El trabajo recogido en las páginas del The New York Times apuntaba que “sus palabras y su comportamiento demuestran una profunda incapacidad para empatizar. Tiende a distorsionar la realidad para que se adapte a su estado psicológico, ataca los hechos y a quien los transmite”. Esto añadido a rasgos narcisistas que obligan a su entorno a adularle constantemente, un déficit de atención que implica resumirle en pocas frases cuestiones muy complejas y una facilidad enorme para distorsionar la verdad, podrían explicar su actitud de macho alfa con la que suele aparecer en público y su aversión a los medios de comunicación que no comulgan con sus postulados. En base a todo ello, incluso algunos demócratas se han planteado tímidamente este factor como un posible motivo de impeachment.
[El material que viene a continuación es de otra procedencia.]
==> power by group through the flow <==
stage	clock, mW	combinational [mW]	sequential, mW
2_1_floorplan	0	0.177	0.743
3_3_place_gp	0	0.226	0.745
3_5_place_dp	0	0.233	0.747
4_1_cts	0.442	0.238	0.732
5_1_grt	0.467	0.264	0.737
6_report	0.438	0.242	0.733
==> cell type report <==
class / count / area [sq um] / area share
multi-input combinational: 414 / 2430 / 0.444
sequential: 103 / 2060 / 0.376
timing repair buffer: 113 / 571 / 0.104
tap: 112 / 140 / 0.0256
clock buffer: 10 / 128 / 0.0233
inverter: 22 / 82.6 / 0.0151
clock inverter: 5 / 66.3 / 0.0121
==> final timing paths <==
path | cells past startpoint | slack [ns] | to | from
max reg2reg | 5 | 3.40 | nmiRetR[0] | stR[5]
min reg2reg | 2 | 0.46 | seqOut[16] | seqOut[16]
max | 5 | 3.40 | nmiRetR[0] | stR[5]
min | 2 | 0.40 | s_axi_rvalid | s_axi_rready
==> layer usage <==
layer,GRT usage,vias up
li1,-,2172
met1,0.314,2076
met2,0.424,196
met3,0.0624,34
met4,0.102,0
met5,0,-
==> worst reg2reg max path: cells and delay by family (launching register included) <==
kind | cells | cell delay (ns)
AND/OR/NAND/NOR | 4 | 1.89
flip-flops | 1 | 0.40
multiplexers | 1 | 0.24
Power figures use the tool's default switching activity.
## src/pkg/cpcri_pkg.sv

```systemverilog
// Purpose: Shared constants for the command register interface
// Assumes: 250 MHz system clock
// Notes:   Field positions, codes and timing counts
package cpcri_pkg;
	localparam int          CPCRI_BIT_RST      = 7;
	localparam int          CPCRI_BIT_GCI      = 6;
	localparam int          CPCRI_BIT_OPC_HI   = 5;
	localparam int          CPCRI_BIT_OPC_LO   = 4;
	localparam int          CPCRI_BIT_RSVD     = 3;
	localparam int          CPCRI_BIT_CH_HI    = 2;
	localparam int          CPCRI_BIT_CH_LO    = 1;
	localparam int          CPCRI_BIT_FLG      = 0;
	localparam logic [7:0]  CPCRI_CMD_RESET    = 8'h00;
	localparam logic [1:0]  CPCRI_OPC_STOP_TX  = 2'h0;
	localparam logic [1:0]  CPCRI_OPC_RESTART  = 2'h1;
	localparam logic [1:0]  CPCRI_OPC_HUNT     = 2'h2;
	localparam logic [1:0]  CPCRI_OPC_RST_BCS  = 2'h3;
	localparam logic [1:0]  CPCRI_GCI_ABORT    = 2'h0;
	localparam logic [1:0]  CPCRI_GCI_TIMEOUT  = 2'h1;
	localparam logic [1:0]  CPCRI_CH_FIRST     = 2'h0;
	localparam logic [1:0]  CPCRI_CH_SECOND    = 2'h1;
	localparam logic [1:0]  CPCRI_CH_THIRD     = 2'h2;
	localparam logic [1:0]  CPCRI_CH_RSVD      = 2'h3;
	localparam logic [1:0]  CPCRI_GCI_CHANNEL  = 2'h2;
	// Execution times in clocks
	localparam logic [7:0]  CPCRI_HUNT_CLKS    = 8'h29;
	localparam logic [7:0]  CPCRI_OTHER_CLKS   = 8'h13;
	localparam logic [7:0]  CPCRI_SRST_FLG_CLKS = 8'h02;
	localparam logic [7:0]  CPCRI_SRST_CLKS    = 8'h3C;
	localparam logic [7:0]  CPCRI_REFRESH_CLKS = 8'h19;
	localparam logic [7:0]  CPCRI_LAT_BISYNC   = 8'hCD;
	localparam logic [7:0]  CPCRI_LAT_HDLC     = 8'hA5;
	localparam logic [7:0]  CPCRI_LAT_UART     = 8'h96;
	localparam logic [7:0]  CPCRI_LAT_DDCMP    = 8'h8C;
	// Protocol enables bit order
	localparam int          CPCRI_PR_BISYNC    = 0;
	localparam int          CPCRI_PR_HDLC      = 1;
	localparam int          CPCRI_PR_TRANSP    = 2;
	localparam int          CPCRI_PR_UART      = 3;
	localparam int          CPCRI_PR_DDCMP     = 4;
	typedef enum logic [3:0] {
		CPCRI_IDLE = 4'h1,
		CPCRI_WAIT = 4'h2,
		CPCRI_EXEC = 4'h4,
		CPCRI_SRST = 4'h8
	} cpcri_state_t;
endpackage

```

## src/pkg/cpcri_exec_if.sv

```systemverilog
// Purpose: Carrier between the controller and its execution timer
// Assumes: Single clock
// Notes:   Start is a pulse; done is a pulse
`timescale 1ns/1ns
interface cpcri_exec_if;
	logic       start;
	logic [7:0] length;
	logic       done;
	modport ctrl  (output start, output length, input done);
	modport timer (input start, input length, output done);
endinterface

```

## src/design/cpcri_timer.sv

```systemverilog
// Purpose: Counts command execution clocks
// Assumes: Synchronous reset copy from the top
// Notes:   Done pulses length clocks after start
`timescale 1ns/1ns
module cpcri_timer (
	input  wire logic      i_clock,
	input  wire logic      i_rst_n,
	cpcri_exec_if.timer    exec
);
	logic [7:0] count_r;
	logic       busy_r;
	logic       done_r;
	wire        last = busy_r && (count_r == 8'h01);
	assign exec.done = done_r;
	always_ff @(posedge i_clock or negedge i_rst_n) begin
		if (!i_rst_n) begin
			count_r <= 8'h00;
			busy_r  <= 1'b0;
			done_r  <= 1'b0;
		end else begin
			// A restart cancels the done of the count it replaces
			done_r <= last && !exec.start;
			if (exec.start) begin
				count_r <= exec.length - 8'h01;
				busy_r  <= 1'b1;
			end else if (busy_r) begin
				count_r <= count_r - 8'h01;
				busy_r  <= !last;
			end
		end
	end
endmodule

```

## src/design/cpcri_top.sv

```systemverilog
// Purpose: Command register and decoder of the communications processor
// Assumes: Host writes the command register through a byte write strobe
// Notes:   Actions are one-cycle pulses to the serial controllers
// Behaviour
// - Normal opcodes: stop, restart, hunt, reset block check
// - GCI_COMMAND_SELECT opcodes: abort request, timeout, rest reserved
// - Channel field selects one of three controllers
// - Semaphore set by host, cleared after execution
// - Transmit pin may lag after flag clears
// - Commands after refresh, before channel requests
// - Hunt within 41 clocks, others under 20
// - Latency bound: execution, refresh, protocol term
// - Protocol terms 205, 165, 150, 140, zero
// - Software reset clears flag in two clocks
// - Eight-bit register, field layout, cleared at reset
`timescale 1ns/1ns
module cpcri_top
	import cpcri_pkg::*;
(
	input  wire logic       i_clock,
	input  wire logic       i_reset_n,
	input  wire logic       i_cmd_write,
	input  wire logic [7:0] i_cmd_wdata,
	input  wire logic       i_refresh_req,
	input  wire logic       i_refresh_enable,
	input  wire logic [4:0] i_proto_enable,
	output logic [7:0]      o_cmd_rdata,
	output logic [2:0]      o_stop_tx,
	output logic [2:0]      o_restart_tx,
	output logic [2:0]      o_enter_hunt,
	output logic [2:0]      o_reset_block_check,
	output logic            o_gci_abort_request,
	output logic            o_gci_timeout,
	output logic            o_soft_reset,
	output logic            o_command_grant,
	output logic [9:0]      o_latency_bound
);
	logic [1:0]   rst_sync_r;
	wire          rst_n = rst_sync_r[1];
	logic [7:0]   cmd_r;
	logic [7:0]   cmd_nxt;
	cpcri_state_t state_r;
	cpcri_state_t state_nxt;
	logic [2:0]   stop_r, restart_r, hunt_r, bcs_r;
	logic         abort_r, timeout_r, srst_r, grant_r;
	logic [9:0]   latency_r;
	cpcri_exec_if exec ();

	function automatic logic [2:0] chan_onehot(input logic [1:0] ch);
		chan_onehot = (ch == CPCRI_CH_RSVD) ? 3'h0 : 3'(3'h1 << ch);
	endfunction

	cpcri_timer u_timer (
		.i_clock (i_clock),
		.i_rst_n (rst_n),
		.exec    (exec)
	);

	always_ff @(posedge i_clock or negedge i_reset_n) begin
		if (!i_reset_n) begin
			rst_sync_r <= 2'h0;
		end else begin
			rst_sync_r <= {rst_sync_r[0], 1'b1};
		end
	end

	// Decode of the held command
	wire       gci_sel    = cmd_r[CPCRI_BIT_GCI];
	wire [1:0] opcode     = cmd_r[CPCRI_BIT_OPC_HI:CPCRI_BIT_OPC_LO];
	wire [1:0] target_ch  = cmd_r[CPCRI_BIT_CH_HI:CPCRI_BIT_CH_LO];
	wire [2:0] target_sel = chan_onehot(target_ch);
	wire       flag       = cmd_r[CPCRI_BIT_FLG];
	wire       new_cmd    = i_cmd_write && i_cmd_wdata[CPCRI_BIT_FLG] && !flag;
	wire       new_srst   = i_cmd_write && i_cmd_wdata[CPCRI_BIT_RST];
	// Refresh wins the scheduler over a pending command
	wire       may_run    = (state_r == CPCRI_WAIT) && !i_refresh_req;
	wire       is_hunt    = !gci_sel && (opcode == CPCRI_OPC_HUNT);
	wire [7:0] exec_len   = is_hunt ? CPCRI_HUNT_CLKS : CPCRI_OTHER_CLKS;
	wire       fire       = exec.done && (state_r == CPCRI_EXEC);
	wire       fire_norm  = fire && !gci_sel;
	wire       fire_gci   = fire && gci_sel && (target_ch == CPCRI_GCI_CHANNEL);
	wire [7:0] proto_term = i_proto_enable[CPCRI_PR_BISYNC] ? CPCRI_LAT_BISYNC :
	                        (i_proto_enable[CPCRI_PR_HDLC] || i_proto_enable[CPCRI_PR_TRANSP]) ? CPCRI_LAT_HDLC :
	                        i_proto_enable[CPCRI_PR_UART] ? CPCRI_LAT_UART :
	                        i_proto_enable[CPCRI_PR_DDCMP] ? CPCRI_LAT_DDCMP : 8'h00;
	wire [9:0] lat_nxt    = 10'(CPCRI_HUNT_CLKS) + (i_refresh_enable ? 10'(CPCRI_REFRESH_CLKS) : 10'h000)
	                        + 10'(proto_term);

	// Soft reset restarts the timer from any state but its own
	wire       srst_take  = new_srst && (state_r != CPCRI_SRST);

	assign exec.start  = may_run || srst_take;
	assign exec.length = srst_take ? CPCRI_SRST_CLKS : exec_len;

	always_comb begin
		state_nxt = state_r;
		cmd_nxt   = cmd_r;
		case (state_r)
			CPCRI_IDLE: begin
				if (new_srst) begin
					state_nxt = CPCRI_SRST;
					cmd_nxt   = CPCRI_CMD_RESET;
				end else if (new_cmd) begin
					state_nxt = CPCRI_WAIT;
					cmd_nxt   = i_cmd_wdata & ~(8'h01 << CPCRI_BIT_RSVD);
				end
			end
			CPCRI_WAIT: begin
				if (new_srst) begin
					state_nxt = CPCRI_SRST;
					cmd_nxt   = CPCRI_CMD_RESET;
				end else if (may_run) begin
					state_nxt = CPCRI_EXEC;
				end
			end
			CPCRI_EXEC: begin
				if (new_srst) begin
					state_nxt = CPCRI_SRST;
					cmd_nxt   = CPCRI_CMD_RESET;
				end else if (exec.done) begin
					state_nxt = CPCRI_IDLE;
					cmd_nxt   = CPCRI_CMD_RESET;
				end
			end
			CPCRI_SRST: begin
				if (exec.done) begin
					state_nxt = CPCRI_IDLE;
				end
			end
			default: begin
				state_nxt = CPCRI_IDLE;
				cmd_nxt   = CPCRI_CMD_RESET;
			end
		endcase
	end

	always_ff @(posedge i_clock or negedge rst_n) begin
		if (!rst_n) begin
			state_r <= CPCRI_IDLE;
			cmd_r   <= CPCRI_CMD_RESET;
		end else begin
			state_r <= state_nxt;
			cmd_r   <= cmd_nxt;
		end
	end

	// Actions pulse in the cycle the flag clears; drain lag belongs to the controllers
	always_ff @(posedge i_clock or negedge rst_n) begin
		if (!rst_n) begin
			stop_r    <= 3'h0;
			restart_r <= 3'h0;
			hunt_r    <= 3'h0;
			bcs_r     <= 3'h0;
			abort_r   <= 1'b0;
			timeout_r <= 1'b0;
			srst_r    <= 1'b0;
			grant_r   <= 1'b0;
			latency_r <= 10'h000;
		end else begin
			stop_r    <= (fire_norm && opcode == CPCRI_OPC_STOP_TX) ? target_sel : 3'h0;
			restart_r <= (fire_norm && opcode == CPCRI_OPC_RESTART) ? target_sel : 3'h0;
			hunt_r    <= (fire_norm && opcode == CPCRI_OPC_HUNT) ? target_sel : 3'h0;
			bcs_r     <= (fire_norm && opcode == CPCRI_OPC_RST_BCS) ? target_sel : 3'h0;
			abort_r   <= fire_gci && opcode == CPCRI_GCI_ABORT;
			timeout_r <= fire_gci && opcode == CPCRI_GCI_TIMEOUT;
			srst_r    <= state_r == CPCRI_SRST && exec.done;
			grant_r   <= may_run;
			latency_r <= lat_nxt;
		end
	end

	assign o_cmd_rdata         = cmd_r;
	assign o_stop_tx           = stop_r;
	assign o_restart_tx        = restart_r;
	assign o_enter_hunt        = hunt_r;
	assign o_reset_block_check = bcs_r;
	assign o_gci_abort_request = abort_r;
	assign o_gci_timeout       = timeout_r;
	assign o_soft_reset        = srst_r;
	assign o_command_grant     = grant_r;
	assign o_latency_bound     = latency_r;
endmodule

```
[src/inc/pdh_cfg.svh]
// Purpose: Constants for the powered-device hotswap controller
// Assumes: 125 MHz system clock
// Notes:   Times are kept in printed units, cycle counts derived here
`ifndef PDH_CFG_SVH
`define PDH_CFG_SVH

`define PDH_CLK_MHZ    125
`define PDH_DWELL_MS   80
`define PDH_QUAL_US    140
`define PDH_DWELL_CYC  (`PDH_DWELL_MS * 1000 * `PDH_CLK_MHZ)
`define PDH_QUAL_CYC   (`PDH_QUAL_US * `PDH_CLK_MHZ)
`define PDH_DWELL_W    24
`define PDH_QUAL_W     15
`define PDH_GRANT_IDLE 1'h1

`endif

[src/inc/pdh_pkg.sv]
// Purpose: Types for the powered-device hotswap controller
// Assumes: Nothing beyond the cfg header
// Notes:   Comparator bits are active high
package pdh_pkg;

  typedef enum logic [1:0] {
    PDH_SW_OFF,
    PDH_SW_INRUSH,
    PDH_SW_ON,
    PDH_SW_OVERLOAD
  } pdh_sw_state_t;

  typedef enum logic [2:0] {
    PDH_CT_IDLE,
    PDH_CT_CLASS1,
    PDH_CT_MARK1,
    PDH_CT_CLASS2,
    PDH_CT_MARK2
  } pdh_class_state_t;

  // Analog comparator and strap levels
  typedef struct packed {
    logic undervoltage_lockout;
    logic sw_below_on;
    logic sw_above_ovl;
    logic sw_above_off;
    logic line_in_det_window;
    logic line_above_class;
    logic line_below_mark;
    logic line_above_surge;
    logic below_keepalive;
    logic auto_sleep_en;
  } pdh_cmp_t;

  // Drive of the input power switch
  typedef struct packed {
    logic conduct;
    logic cur_limit;
    logic low_limit;
    logic node_isolate;
  } pdh_sw_drive_t;

endpackage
De hecho la enmienda 25 de la Constitución que trata de la sucesión del presidente, establece los procedimientos a seguir tanto si el cargo queda vacante en caso de muerte o dimisión, pero también por si es inhabilitado para ejercer su función.
El gran debate es si Donald Trump adolece de algún tipo de desequilibrio o utiliza su ineducación como un método para asustar a los adversarios y conseguir así con mayor facilidad sus objetivos, empresariales en su día y políticos actualmente. Y todo ello con la ayuda de las redes sociales gracias a las cuales ya no hace falta filtrar nada a nadie porque todas sus opiniones se conocen en tiempo real a través de twiter.
En definitiva, una versión refinada y digital de la teoría del loco.
Ramón Rovira es autor del libro Yo, Trump (Penguin Random House).